--- Exercise material Enclosed Below ---

## src/verilog/dbg_spr_pkg.sv

```systemverilog
// CPU SPR bus side: address and data types, request and response structs
package dbg_spr_pkg;

  ////////////////////////////////////////////////////////////
  // Widths
  ////////////////////////////////////////////////////////////
  localparam int SPR_ADDR_W = 32;
  localparam int SPR_DATA_W = 32;

  typedef logic [SPR_ADDR_W-1:0] spr_addr_t;  // Word address
  typedef logic [SPR_DATA_W-1:0] spr_data_t;

  // SPRs are word addressed, one step per word
  localparam spr_addr_t SPR_ADDR_STEP = 32'd1;

  ////////////////////////////////////////////////////////////
  // Bus bundles
  ////////////////////////////////////////////////////////////
  // Request, held until ack
  typedef struct packed {
    spr_addr_t addr;
    spr_data_t wdata;
    logic      stb;
    logic      we;
  } spr_req_t;

  // Response, rdata valid with ack
  typedef struct packed {
    spr_data_t rdata;
    logic      ack;
  } spr_rsp_t;

endpackage

```

## src/verilog/dbg_cmd_pkg.sv

```systemverilog
// JTAG command side: data register layout, opcodes, counter types, FSM states, control structs
package dbg_cmd_pkg;

  ////////////////////////////////////////////////////////////
  // Data register layout
  ////////////////////////////////////////////////////////////
  localparam int DR_WIDTH      = 53;
  localparam int TOP_FLAG_BIT  = 52;  // 0 means the command is ours
  localparam int OPCODE_MSB    = 51;
  localparam int ADDR_MSB      = 47;
  localparam int COUNT_MSB     = 15;
  localparam int CTRL_DATA_MSB = 46;  // Control write data in 46:45

  typedef logic [DR_WIDTH-1:0] cmd_reg_t;

  // Opcodes, bit 2 set marks a read
  typedef logic [3:0] opcode_t;
  localparam opcode_t CMD_BWRITE32 = 4'd3;
  localparam opcode_t CMD_BREAD32  = 4'd7;
  localparam opcode_t CMD_IREG_WR  = 4'd9;
  localparam opcode_t CMD_IREG_SEL = 4'd13;
  localparam int      RD_OP_BIT    = 2;

  // Counters and CRC
  typedef logic [COUNT_MSB:0] word_count_t;
  typedef logic [5:0]         bit_count_t;
  localparam int WORD_LAST_BIT = 31;  // Bit count of the last bit in a word
  localparam int CRC_BITS      = 32;
  localparam logic [CRC_BITS-1:0] CRC_POLY = 32'hedb8_8320;  // Reflected CRC-32

  // Control register bits
  localparam int CTRL_W         = 2;
  localparam int CTRL_STALL_BIT = 0;
  localparam int CTRL_RST_BIT   = 1;

  ////////////////////////////////////////////////////////////
  // FSM states and control bundles
  ////////////////////////////////////////////////////////////
  typedef enum logic [3:0] {
    IDLE, RBEGIN, RREADY, RSTATUS, RBURST, RCRC,
    WREADY, WWAIT, WBURST, WCRC, WMATCH
  } burst_state_e;

  typedef enum logic [1:0] {READY, DATA, MATCH, CRC} tdo_sel_e;  // TDO sources

  typedef struct packed {
    logic capture;
    logic shift;
    logic update;
    logic select;  // Module selected by top level
  } tap_ctrl_t;

  typedef struct packed {
    logic addr_load, addr_inc;
    logic op_load;
    logic bit_clr, bit_inc;
    logic word_load, word_dec;
    logic out_load, out_shift, out_from_bus;
    logic bus_strobe;
    logic crc_clr, crc_en, crc_from_tdi, crc_shift;
    tdo_sel_e tdo_sel;
  } burst_ctrl_t;

  typedef struct packed {
    logic word_zero, word_last;
    logic bit_last, bit_32;
    logic bus_ready;
  } burst_stat_t;

endpackage
```

## src/verilog/dbg_or1k_module.sv

```systemverilog
// OR1K debug module top: counters, opcode latch, output shifter, TDO mux, submodules
`timescale 1ns/10ps

module dbg_or1k_module (
  input  logic                   tck_i,
  input  logic                   rst_i,
  input  logic                   tdi_i,            // One bit ahead of data register MSB
  input  dbg_cmd_pkg::tap_ctrl_t tap_i,
  input  dbg_cmd_pkg::cmd_reg_t  data_register_i,
  output logic                   module_tdo_o,
  output logic                   top_inhibit_o,
  output dbg_spr_pkg::spr_req_t  spr_req_o,
  input  dbg_spr_pkg::spr_rsp_t  spr_rsp_i,
  input  logic                   cpu_bp_i,
  output logic                   cpu_stall_o,
  output logic                   cpu_rst_o
);
  import dbg_cmd_pkg::*;
  import dbg_spr_pkg::*;

  burst_ctrl_t ctrl;
  burst_stat_t stat;
  spr_addr_t   addr_q;     // Next SPR address
  word_count_t word_q;     // Words left
  bit_count_t  bit_q;      // Bits done in current word
  opcode_t     op_q;       // Latched burst opcode
  spr_data_t   out_q;      // Output shift register, LSB first
  spr_data_t   bus_wdata, bus_rdata, ctrl_word, crc_val;
  logic        ctrl_wr, crc_in, crc_serial, crc_match;

  ////////////////////////////////////////////////////////////
  // Counters and latches
  ////////////////////////////////////////////////////////////
  always_ff @(posedge tck_i or posedge rst_i) begin
    if (rst_i) begin
      addr_q <= '0;
      word_q <= '0;
      bit_q  <= '0;
      op_q   <= '0;
      out_q  <= '0;
    end else begin
      if (ctrl.addr_load)     addr_q <= data_register_i[ADDR_MSB -: SPR_ADDR_W];
      else if (ctrl.addr_inc) addr_q <= addr_q + SPR_ADDR_STEP;
      if (ctrl.word_load)     word_q <= data_register_i[COUNT_MSB:0];
      else if (ctrl.word_dec) word_q <= word_q - word_count_t'(1);
      if (ctrl.bit_clr)       bit_q  <= '0;
      else if (ctrl.bit_inc)  bit_q  <= bit_q + bit_count_t'(1);
      if (ctrl.op_load)       op_q   <= data_register_i[OPCODE_MSB -: $bits(opcode_t)];
      if (ctrl.out_load)      out_q  <= ctrl.out_from_bus ? bus_rdata : ctrl_word;
      else if (ctrl.out_shift) out_q <= {1'b0, out_q[SPR_DATA_W-1:1]};
    end
  end

  assign stat.word_zero = (word_q == '0);
  assign stat.word_last = (word_q == word_count_t'(1));  // Last word already fetched
  assign stat.bit_last  = (bit_q == bit_count_t'(WORD_LAST_BIT));
  assign stat.bit_32    = (bit_q == bit_count_t'(CRC_BITS));

  assign ctrl_word = {{(SPR_DATA_W-CTRL_W){1'b0}}, cpu_rst_o, cpu_stall_o};
  assign bus_wdata = {tdi_i, data_register_i[TOP_FLAG_BIT -: SPR_DATA_W-1]};  // tdi is bit 31
  assign crc_in    = ctrl.crc_from_tdi ? tdi_i : out_q[0];
  assign crc_match = (data_register_i[TOP_FLAG_BIT -: CRC_BITS] == crc_val);

  // TDO source select
  always_comb begin
    unique case (ctrl.tdo_sel)
      READY:   module_tdo_o = stat.bus_ready;
      DATA:    module_tdo_o = out_q[0];
      MATCH:   module_tdo_o = crc_match;
      default: module_tdo_o = crc_serial;
    endcase
  end

  ////////////////////////////////////////////////////////////
  // Submodules
  ////////////////////////////////////////////////////////////
  dbg_burst_fsm u_fsm (
    .tck_i(tck_i), .rst_i(rst_i), .tap_i(tap_i), .cmd_i(data_register_i),
    .stat_i(stat), .ctrl_o(ctrl), .ctrl_wr_o(ctrl_wr), .inhibit_o(top_inhibit_o)
  );

  dbg_spr_biu u_biu (
    .tck_i(tck_i), .rst_i(rst_i), .strobe_i(ctrl.bus_strobe), .rd_i(op_q[RD_OP_BIT]),
    .addr_i(addr_q), .wdata_i(bus_wdata), .rdata_o(bus_rdata), .ready_o(stat.bus_ready),
    .spr_req_o(spr_req_o), .spr_rsp_i(spr_rsp_i)
  );

  dbg_crc32 u_crc (
    .tck_i(tck_i), .rst_i(rst_i), .bit_i(crc_in), .en_i(ctrl.crc_en),
    .shift_i(ctrl.crc_shift), .clr_i(ctrl.crc_clr), .crc_o(crc_val), .serial_o(crc_serial)
  );

  dbg_cpu_ctrl_reg u_ctrl_reg (
    .tck_i(tck_i), .rst_i(rst_i), .we_i(ctrl_wr),
    .data_i(data_register_i[CTRL_DATA_MSB -: CTRL_W]), .bp_i(cpu_bp_i),
    .stall_o(cpu_stall_o), .rst_o(cpu_rst_o)
  );

endmodule

```

## src/verilog/dbg_cpu_ctrl_reg.sv

```systemverilog
// CPU control register: stall and reset bits, stall latched on breakpoint
`timescale 1ns/10ps

module dbg_cpu_ctrl_reg (
  input  logic                           tck_i,
  input  logic                           rst_i,
  input  logic                           we_i,
  input  logic [dbg_cmd_pkg::CTRL_W-1:0] data_i,
  input  logic                           bp_i,     // CPU breakpoint hit
  output logic                           stall_o,
  output logic                           rst_o
);
  import dbg_cmd_pkg::*;

  always_ff @(posedge tck_i or posedge rst_i) begin
    if (rst_i) begin
      stall_o <= 1'b0;
      rst_o   <= 1'b0;
    end else begin
      if (bp_i) begin
        stall_o <= 1'b1;  // Breakpoint beats a clearing write
      end else if (we_i) begin
        stall_o <= data_i[CTRL_STALL_BIT];
      end
      if (we_i) rst_o <= data_i[CTRL_RST_BIT];
    end
  end

endmodule

```

## src/verilog/dbg_burst_fsm.sv

```systemverilog
// Control FSM: command decode, burst read/write sequencing, control register writes
`timescale 1ns/10ps

module dbg_burst_fsm (
  input  logic                     tck_i,
  input  logic                     rst_i,
  input  dbg_cmd_pkg::tap_ctrl_t   tap_i,
  input  dbg_cmd_pkg::cmd_reg_t    cmd_i,
  input  dbg_cmd_pkg::burst_stat_t stat_i,
  output dbg_cmd_pkg::burst_ctrl_t ctrl_o,
  output logic                     ctrl_wr_o,  // Control register write
  output logic                     inhibit_o   // Burst owns TDO
);
  import dbg_cmd_pkg::*;

  burst_state_e state_q, state_d;
  opcode_t      op_in;      // Opcode straight from the data register
  logic         mod_cmd;    // Command addressed to this module
  logic         sel_cap, sel_sh, sel_upd;
  logic         burst_cmd, ireg_cmd;

  ////////////////////////////////////////////////////////////
  // Command decode
  ////////////////////////////////////////////////////////////
  assign op_in     = cmd_i[OPCODE_MSB -: $bits(opcode_t)];
  assign mod_cmd   = ~cmd_i[TOP_FLAG_BIT];
  assign sel_cap   = tap_i.select & tap_i.capture;
  assign sel_sh    = tap_i.select & tap_i.shift;
  assign sel_upd   = tap_i.select & tap_i.update;
  assign burst_cmd = (op_in == CMD_BWRITE32) | (op_in == CMD_BREAD32);
  assign ireg_cmd  = (op_in == CMD_IREG_WR) | (op_in == CMD_IREG_SEL);

  assign ctrl_wr_o = (state_q == IDLE) & sel_upd & mod_cmd & (op_in == CMD_IREG_WR);
  assign inhibit_o = state_q inside {RSTATUS, RBURST, RCRC, WWAIT, WBURST, WCRC, WMATCH};

  always_ff @(posedge tck_i or posedge rst_i) begin
    if (rst_i) begin
      state_q <= IDLE;
    end else begin
      state_q <= state_d;
    end
  end

  ////////////////////////////////////////////////////////////
  // Next state and datapath enables
  ////////////////////////////////////////////////////////////
  always_comb begin
    state_d        = state_q;
    ctrl_o         = '0;
    ctrl_o.tdo_sel = DATA;
    unique case (state_q)
      IDLE: begin
        ctrl_o.out_shift = sel_sh;  // Control register readback
        // Capture, select or write refresh the readback word
        ctrl_o.out_load  = sel_cap | (sel_upd & mod_cmd & ireg_cmd);
        if (sel_upd && mod_cmd && burst_cmd) begin
          state_d          = (op_in == CMD_BREAD32) ? RBEGIN : WREADY;
          ctrl_o.addr_load = 1'b1;
          ctrl_o.op_load   = 1'b1;
          ctrl_o.bit_clr   = 1'b1;
          ctrl_o.word_load = 1'b1;
          ctrl_o.crc_clr   = 1'b1;
        end
      end
      RBEGIN: begin
        if (stat_i.word_zero) begin
          state_d = IDLE;  // Empty burst, no bus traffic
        end else begin
          state_d           = RREADY;
          ctrl_o.bus_strobe = 1'b1;  // Fetch first word
          ctrl_o.addr_inc   = 1'b1;
        end
      end
      RREADY: begin
        if (sel_cap) state_d = RSTATUS;
      end
      RSTATUS: begin
        ctrl_o.tdo_sel = READY;  // Host polls this bit
        if (sel_sh && stat_i.bus_ready) begin
          state_d             = RBURST;
          ctrl_o.out_load     = 1'b1;
          ctrl_o.out_from_bus = 1'b1;
          ctrl_o.bit_clr      = 1'b1;
          ctrl_o.word_dec     = 1'b1;
          ctrl_o.bus_strobe   = ~stat_i.word_last;  // Prefetch next word
          ctrl_o.addr_inc     = ~stat_i.word_last;
        end
      end
      RBURST: begin
        ctrl_o.out_shift = sel_sh;
        ctrl_o.bit_inc   = sel_sh;
        ctrl_o.crc_en    = sel_sh;  // CRC over the outgoing bits
        if (sel_sh && stat_i.bit_last) begin
          if (stat_i.word_zero) begin
            state_d = RCRC;
          end else begin
            ctrl_o.out_load     = 1'b1;
            ctrl_o.out_from_bus = 1'b1;
            ctrl_o.bit_clr      = 1'b1;
            ctrl_o.word_dec     = 1'b1;
            ctrl_o.bus_strobe   = ~stat_i.word_last;
            ctrl_o.addr_inc     = ~stat_i.word_last;
          end
        end
      end
      RCRC: begin
        ctrl_o.tdo_sel   = CRC;
        ctrl_o.crc_shift = sel_sh;  // Stays here until update
      end
      WREADY: begin
        if (stat_i.word_zero) begin
          state_d = IDLE;
        end else if (sel_cap) begin
          state_d = WWAIT;
        end
      end
      WWAIT: begin
        // Start bit seen, tdi carries data bit 0 now
        if (sel_sh && cmd_i[TOP_FLAG_BIT]) begin
          state_d             = WBURST;
          ctrl_o.bit_inc      = 1'b1;
          ctrl_o.word_dec     = 1'b1;  // Count pre-decremented
          ctrl_o.crc_en       = 1'b1;
          ctrl_o.crc_from_tdi = 1'b1;
        end
      end
      WBURST: begin
        ctrl_o.bit_inc      = sel_sh;
        ctrl_o.crc_en       = sel_sh;
        ctrl_o.crc_from_tdi = 1'b1;
        if (sel_sh && stat_i.bit_last) begin
          ctrl_o.bit_clr    = 1'b1;
          ctrl_o.bus_strobe = 1'b1;  // Word complete, write it
          ctrl_o.addr_inc   = 1'b1;
          ctrl_o.word_dec   = ~stat_i.word_zero;
          if (stat_i.word_zero) state_d = WCRC;
        end
      end
      WCRC: begin
        ctrl_o.bit_inc = sel_sh;  // Count the incoming CRC bits
        if (stat_i.bit_32) begin
          state_d        = WMATCH;
          ctrl_o.tdo_sel = MATCH;
        end
      end
      WMATCH: ctrl_o.tdo_sel = MATCH;
      default: state_d = IDLE;
    endcase
    // Any update ends a burst
    if (tap_i.update && state_q != IDLE) state_d = IDLE;
  end

  assert property (@(posedge tck_i) disable iff (rst_i)
    !$isunknown(state_q) && (state_q inside {IDLE, RBEGIN, RREADY, RSTATUS, RBURST, RCRC,
                                             WREADY, WWAIT, WBURST, WCRC, WMATCH}))
    else $error("burst_fsm: illegal state");

endmodule

```

## src/verilog/dbg_spr_biu.sv

```systemverilog
// SPR bus interface unit: latches one transfer and runs the stb/ack handshake
`timescale 1ns/10ps

module dbg_spr_biu (
  input  logic                   tck_i,
  input  logic                   rst_i,
  input  logic                   strobe_i,   // Start a transfer
  input  logic                   rd_i,       // 1 read, 0 write
  input  dbg_spr_pkg::spr_addr_t addr_i,
  input  dbg_spr_pkg::spr_data_t wdata_i,
  output dbg_spr_pkg::spr_data_t rdata_o,
  output logic                   ready_o,    // Low while a transfer is pending
  output dbg_spr_pkg::spr_req_t  spr_req_o,
  input  dbg_spr_pkg::spr_rsp_t  spr_rsp_i
);
  import dbg_spr_pkg::*;

  spr_addr_t addr_q;
  spr_data_t wdata_q;
  spr_data_t rdata_q;
  logic      we_q;
  logic      stb_q;
  logic      done;  // Ack for the pending transfer

  assign done = stb_q & spr_rsp_i.ack;

  ////////////////////////////////////////////////////////////
  // Handshake control
  ////////////////////////////////////////////////////////////
  always_ff @(posedge tck_i or posedge rst_i) begin
    if (rst_i) begin
      stb_q <= 1'b0;
      we_q  <= 1'b0;
    end else if (strobe_i) begin
      stb_q <= 1'b1;   // Request goes out next cycle
      we_q  <= ~rd_i;
    end else if (done) begin
      stb_q <= 1'b0;   // Drop on the edge after ack
    end
  end

  // Transfer payload, captured with the strobe
  always_ff @(posedge tck_i) begin
    if (strobe_i) begin
      addr_q  <= addr_i;
      wdata_q <= wdata_i;
    end
  end

  // Read data sampled in the ack cycle
  always_ff @(posedge tck_i) begin
    if (done && !we_q) begin
      rdata_q <= spr_rsp_i.rdata;
    end
  end

  assign rdata_o         = rdata_q;
  assign ready_o         = ~stb_q;  // High again the cycle after ack
  assign spr_req_o.addr  = addr_q;
  assign spr_req_o.wdata = wdata_q;
  assign spr_req_o.stb   = stb_q;
  assign spr_req_o.we    = stb_q & we_q;  // No stray we outside a transfer

  // FSM must wait for the previous transfer before the next strobe
  assert property (@(posedge tck_i) disable iff (rst_i) strobe_i |-> ready_o)
    else $error("spr_biu: strobe while busy");

endmodule

```

## src/verilog/dbg_crc32.sv

```systemverilog
// Bit-serial reflected CRC-32 register with built-in serial output shift
`timescale 1ns/10ps

module dbg_crc32 (
  input  logic                   tck_i,
  input  logic                   rst_i,
  input  logic                   bit_i,     // Serial data in
  input  logic                   en_i,      // One CRC step
  input  logic                   shift_i,   // Shift out, zero fill
  input  logic                   clr_i,     // Back to all ones
  output dbg_spr_pkg::spr_data_t crc_o,
  output logic                   serial_o
);
  import dbg_cmd_pkg::*;
  import dbg_spr_pkg::*;

  spr_data_t crc_q;
  logic      fb;  // Feedback bit

  assign fb = crc_q[0] ^ bit_i;

  always_ff @(posedge tck_i or posedge rst_i) begin
    if (rst_i) begin
      crc_q <= '1;
    end else if (clr_i) begin
      crc_q <= '1;
    end else if (en_i) begin
      crc_q <= (crc_q >> 1) ^ (fb ? CRC_POLY : '0);  // Right shift, poly on feedback
    end else if (shift_i) begin
      crc_q <= crc_q >> 1;  // Acts as output shifter
    end
  end

  assign crc_o    = crc_q;
  assign serial_o = crc_q[0];  // LSB leaves first

  // Stepping and shifting at once would corrupt the result
  assert property (@(posedge tck_i) disable iff (rst_i) !(en_i && shift_i))
    else $error("crc32: enable and shift together");

endmodule

```
===== src/rv_cfg.svh =====
`ifndef RV_CFG_SVH
`define RV_CFG_SVH

// first fetch address after reset
`define RV_RESET_PC 32'h0000_0000

// privileged instruction access
`define RV_INST_PROT 3'b101
// unprivileged data access
`define RV_DATA_PROT 3'b000

`define RV_RESP_OKAY 2'b00
`define RV_RESP_EXOKAY 2'b01

`endif


===== src/rv_pkg.sv =====
package rv_pkg;

  typedef logic [31:0] word_t; // data, address or instruction
  typedef logic [4:0] reg_idx_t;
  typedef logic [2:0] funct3_t;
  typedef logic [3:0] strb_t; // one bit per byte lane
  typedef logic [2:0] prot_t;
  typedef logic [1:0] resp_t;

  // trap causes
  // 0 memory fault
  // 1 illegal instruction or load into x0
  // 2 ecall
  // 3 ebreak
  typedef logic [1:0] trap_code_t;

  // one instruction at a time
  typedef enum logic [2:0] {
    fetch,
    fetch_wait,
    execute,
    mem_wait,
    trapped
  } cpu_state_t;

endpackage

--- End of Enclosed Exercise material ---

Task goal: The answer must consist of every line from the entries above that contains "types".

Solution for this task:
// CPU SPR bus side: address and data types, request and response structs
// JTAG command side: data register layout, opcodes, counter types, FSM states, control structs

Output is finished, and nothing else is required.